Cuentos llenos de poesía, ingenio y humor. Porque al contrario de la imagen que algunos intentando hacerle mal, y otros, por hacerle el bien, le han construido, Marx, o el Moro (Mohr), que es como le llamaban graciosamente en su entorno familiar, era un tipo de lo más divertido, que siempre supo combinar el compromiso social y el rigor teórico con grandes dosis de humor e ironía. ¡Por algo era un lector apasionado de El Quijote!
Karl Marx es justamente conocido por ser el autor de El Capital, además de por ser uno de los fundadores del movimiento internacional de los trabajadores. La crisis sin precedentes en la que ha desembocado el sistema capitalista hace cada vez más ridículos los fuegos artificiales con los que algunos intentaron enterrar su obra demasiado prematuramente. El siglo XXI está conociendo una recuperación cada vez más visible del marxismo. ¿Pero qué habría pensado él, que una vez dijo Je ne suis pas marxiste!, o sea, ¡Yo no soy marxista!? Porque en una ocasión Marx dijo esto a un amigo. Y no porque fuera un grouchomarxista avant la lettre, por aquello de no querer apuntarse a los clubs que lo admitieran como socio, sino porque Marx era cualquier cosa menos sectario. Siempre mantuvo el sentido crítico alerta, con tirios y troyanos, pero también consigo mismo. No es que estuviera criticándose cada dos por tres, o que no aceptara los principios que él mismo había escrito, sino que consideraba una obligación intelectual hacerse cargo de las cosas por uno mismo. Nada de obediencia ciega, brazos de madera y disciplina de partido. En este sentido, Marx nunca fue marxista. La única obediencia que Marx consideraba que los trabajadores debían seguir era la obediencia a sí mismos. Por eso se ocupó de que este artículo apareciera al principio de los Estatutos de la Asociación Internacional de los Trabajadores que él mismo contribuyó a fundar.

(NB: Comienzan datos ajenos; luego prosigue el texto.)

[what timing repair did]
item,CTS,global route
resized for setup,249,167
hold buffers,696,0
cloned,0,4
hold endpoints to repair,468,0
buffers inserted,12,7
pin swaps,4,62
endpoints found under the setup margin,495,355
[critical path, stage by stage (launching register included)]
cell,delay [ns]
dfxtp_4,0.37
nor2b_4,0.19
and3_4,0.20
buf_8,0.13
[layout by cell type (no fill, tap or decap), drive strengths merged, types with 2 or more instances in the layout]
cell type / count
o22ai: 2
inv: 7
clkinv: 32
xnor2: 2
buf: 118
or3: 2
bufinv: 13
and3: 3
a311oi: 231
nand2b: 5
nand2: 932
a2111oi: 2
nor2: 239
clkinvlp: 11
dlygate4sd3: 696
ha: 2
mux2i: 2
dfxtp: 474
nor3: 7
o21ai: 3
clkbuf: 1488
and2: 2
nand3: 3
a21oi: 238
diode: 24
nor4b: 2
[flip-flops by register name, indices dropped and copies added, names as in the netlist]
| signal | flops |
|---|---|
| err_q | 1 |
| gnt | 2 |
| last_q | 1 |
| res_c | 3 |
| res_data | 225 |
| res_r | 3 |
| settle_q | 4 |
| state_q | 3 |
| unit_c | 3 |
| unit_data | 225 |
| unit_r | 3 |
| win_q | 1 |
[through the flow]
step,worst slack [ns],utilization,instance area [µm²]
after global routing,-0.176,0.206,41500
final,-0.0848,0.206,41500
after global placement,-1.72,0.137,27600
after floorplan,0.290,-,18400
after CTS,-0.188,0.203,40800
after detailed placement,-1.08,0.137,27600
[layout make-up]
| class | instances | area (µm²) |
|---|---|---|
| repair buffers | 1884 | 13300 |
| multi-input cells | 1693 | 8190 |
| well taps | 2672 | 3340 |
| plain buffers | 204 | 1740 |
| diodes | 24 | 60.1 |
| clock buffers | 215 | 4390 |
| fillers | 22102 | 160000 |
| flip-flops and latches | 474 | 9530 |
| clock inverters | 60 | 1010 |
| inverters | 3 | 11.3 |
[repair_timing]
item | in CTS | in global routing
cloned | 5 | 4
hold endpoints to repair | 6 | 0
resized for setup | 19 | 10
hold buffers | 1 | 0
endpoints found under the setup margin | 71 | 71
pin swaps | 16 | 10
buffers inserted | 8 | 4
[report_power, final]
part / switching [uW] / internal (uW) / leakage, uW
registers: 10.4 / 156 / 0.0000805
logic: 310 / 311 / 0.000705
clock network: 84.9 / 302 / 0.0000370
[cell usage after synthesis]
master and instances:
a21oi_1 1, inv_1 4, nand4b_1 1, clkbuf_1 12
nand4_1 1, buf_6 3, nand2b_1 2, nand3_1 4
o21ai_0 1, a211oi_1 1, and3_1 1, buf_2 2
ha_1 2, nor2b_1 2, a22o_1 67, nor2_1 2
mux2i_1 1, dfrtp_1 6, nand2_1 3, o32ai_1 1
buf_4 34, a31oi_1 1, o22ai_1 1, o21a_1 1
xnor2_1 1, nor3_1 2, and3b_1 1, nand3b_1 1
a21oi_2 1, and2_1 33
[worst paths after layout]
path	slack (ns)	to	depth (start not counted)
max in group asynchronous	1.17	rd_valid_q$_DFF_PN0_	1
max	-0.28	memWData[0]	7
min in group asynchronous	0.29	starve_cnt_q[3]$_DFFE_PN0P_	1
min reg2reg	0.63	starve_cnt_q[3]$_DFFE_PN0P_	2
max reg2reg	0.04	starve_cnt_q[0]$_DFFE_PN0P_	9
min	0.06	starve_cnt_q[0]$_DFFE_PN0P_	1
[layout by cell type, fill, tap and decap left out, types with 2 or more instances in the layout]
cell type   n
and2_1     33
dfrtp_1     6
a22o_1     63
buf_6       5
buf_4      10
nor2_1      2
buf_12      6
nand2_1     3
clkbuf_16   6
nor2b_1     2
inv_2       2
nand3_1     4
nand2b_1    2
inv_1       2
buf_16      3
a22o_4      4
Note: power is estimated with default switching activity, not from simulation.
**src/rtl/spi_master.sv**
```systemverilog
`default_nettype none
// ============================================================================
//  Module   : spi_master
//  Purpose  : SPI mode-0 master, MSB first, one DATA_W-bit frame per start.
//  Revision : 1.0
// ============================================================================
module spi_master #(
    parameter int DATA_W   = 32,
    parameter int CLK_DIV  = 25,
    parameter int CS_SETUP = 2,
    parameter int CS_HOLD  = 2
) (
    input  logic              clk_i,
    input  logic              reset_i,
    input  logic              start_i,
    input  logic [DATA_W-1:0] tx_data_i,
    output logic              busy_o,
    output logic              done_o,
    output logic [DATA_W-1:0] rx_data_o,
    output logic              sclk_o,
    output logic              cs_n_o,
    output logic              mosi_o,
    input  logic              miso_i
);

    localparam int c_CS_MAX = (CS_SETUP > CS_HOLD) ? CS_SETUP : CS_HOLD;
    localparam int c_CNT_W  = (c_CS_MAX > 1) ? $clog2(c_CS_MAX) : 1;
    localparam int c_DIV_W  = (CLK_DIV > 1) ? $clog2(CLK_DIV) : 1;
    localparam int c_BIT_W  = $clog2(DATA_W + 1);

    localparam logic [c_CNT_W-1:0] c_SETUP_LAST = c_CNT_W'(CS_SETUP - 1);
    localparam logic [c_CNT_W-1:0] c_HOLD_LAST  = c_CNT_W'(CS_HOLD - 1);
    localparam logic [c_CNT_W-1:0] c_CNT_ONE    = c_CNT_W'(1);
    localparam logic [c_DIV_W-1:0] c_DIV_LAST   = c_DIV_W'(CLK_DIV - 1);
    localparam logic [c_DIV_W-1:0] c_DIV_ONE    = c_DIV_W'(1);
    localparam logic [c_BIT_W-1:0] c_BIT_LAST   = c_BIT_W'(DATA_W);
    localparam logic [c_BIT_W-1:0] c_BIT_ONE    = c_BIT_W'(1);

    typedef enum logic [1:0] {
        S_IDLE  = 2'd0,
        S_SETUP = 2'd1,
        S_XFER  = 2'd2,
        S_HOLD  = 2'd3
    } state_t;

    state_t              state_q;
    logic [c_CNT_W-1:0]  cnt_q;
    logic [c_DIV_W-1:0]  div_q;
    logic [c_BIT_W-1:0]  bit_q;
    logic [DATA_W-1:0]   tx_q;
    logic [DATA_W-1:0]   rx_q;
    logic                busy_q;
    logic                done_q;
    logic [DATA_W-1:0]   rx_data_q;
    logic                sclk_q;
    logic                cs_n_q;
    logic                mosi_q;

    logic [DATA_W-1:0]   tx_d;
    logic [DATA_W-1:0]   rx_d;
    logic [c_BIT_W-1:0]  bit_d;

    // Shift helpers written without part-selects so DATA_W=1 stays legal.
    always_comb begin
        tx_d    = tx_q << 1;
        rx_d    = rx_q << 1;
        rx_d[0] = miso_i;
        bit_d   = bit_q + c_BIT_ONE;
    end

    always_ff @(posedge clk_i) begin
        if (reset_i) begin
            state_q   <= S_IDLE;
            cnt_q     <= '0;
            div_q     <= '0;
            bit_q     <= '0;
            tx_q      <= '0;
            rx_q      <= '0;
            busy_q    <= 1'b0;
            done_q    <= 1'b0;
            rx_data_q <= '0;
            sclk_q    <= 1'b0;
            cs_n_q    <= 1'b1;
            mosi_q    <= 1'b0;
        end else begin
            done_q <= 1'b0;
            case (state_q)
                S_IDLE: begin
                    if (start_i) begin
                        tx_q    <= tx_data_i;
                        mosi_q  <= tx_data_i[DATA_W-1];
                        cs_n_q  <= 1'b0;
                        busy_q  <= 1'b1;
                        cnt_q   <= '0;
                        state_q <= S_SETUP;
                    end
                end
                S_SETUP: begin
                    if (cnt_q == c_SETUP_LAST) begin
                        cnt_q   <= '0;
                        div_q   <= '0;
                        bit_q   <= '0;
                        state_q <= S_XFER;
                    end else begin
                        cnt_q <= cnt_q + c_CNT_ONE;
                    end
                end
                S_XFER: begin
                    if (div_q == c_DIV_LAST) begin
                        div_q  <= '0;
                        sclk_q <= ~sclk_q;
                        if (!sclk_q) begin
                            rx_q <= rx_d;
                        end else begin
                            // Falling edge: advance to the next bit, or stop with mosi untouched.
                            bit_q <= bit_d;
                            if (bit_d == c_BIT_LAST) begin
                                cnt_q   <= '0;
                                state_q <= S_HOLD;
                            end else begin
                                tx_q   <= tx_d;
                                mosi_q <= tx_d[DATA_W-1];
                            end
                        end
                    end else begin
                        div_q <= div_q + c_DIV_ONE;
                    end
                end
                S_HOLD: begin
                    if (cnt_q == c_HOLD_LAST) begin
                        cnt_q     <= '0;
                        cs_n_q    <= 1'b1;
                        busy_q    <= 1'b0;
                        done_q    <= 1'b1;
                        rx_data_q <= rx_q;
                        mosi_q    <= 1'b0;
                        state_q   <= S_IDLE;
                    end else begin
                        cnt_q <= cnt_q + c_CNT_ONE;
                    end
                end
                default: state_q <= S_IDLE;
            endcase
        end
    end

    assign busy_o    = busy_q;
    assign done_o    = done_q;
    assign rx_data_o = rx_data_q;
    assign sclk_o    = sclk_q;
    assign cs_n_o    = cs_n_q;
    assign mosi_o    = mosi_q;

endmodule
`default_nettype wire

```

Decía así: la emancipación de la clase obra debe ser obra de los obreros mismos.
Y nadie mejor para contárnoslo que Eleanor Marx-Aveling, una de las hijas de Marx, que dejo escritas las siguientes palabras:
Por mi parte, de los muchos cuentos maravillosos que Mohr me contó, el más delicioso era «Hans Röckle». Duró meses y meses; era toda una serie de cuentos. ¡Lástima que nadie pudo escribir aquellos cuentos tan llenos de poesía, de ingenio, de humor! Hans Röckle era un mago al estilo de Hoffmann, que tenía una tienda de juguetes y que siempre estaba «a la cuarta pregunta».
Su tienda estaba llena de las cosas más maravillosas -hombres y mujeres de madera, gigantes y enanos, reyes y reinas, trabajadores y señores, animales y pájaros tan numerosos como los del Arca de Noé, mesas y sillas, carruajes, cajas de todas especies y tamaños.
Y, aunque era un mago, Hans no podía cumplir nunca con sus obligaciones ni con el diablo ni con el carnicero y por eso -muy en contra de su voluntad- se veía obligado siempre a vender sus juguetes al diablo. Éstos atravesaban entonces por maravillosas aventuras -que terminaban siempre en el regreso a la tienda de Hans Röckle. Algunas de estas aventuras eran tan tristes y terribles como cualquiera de las de Hoffmann; algunas eran cómicas; todas narradas con inagotable inspiración, ingenio y humor.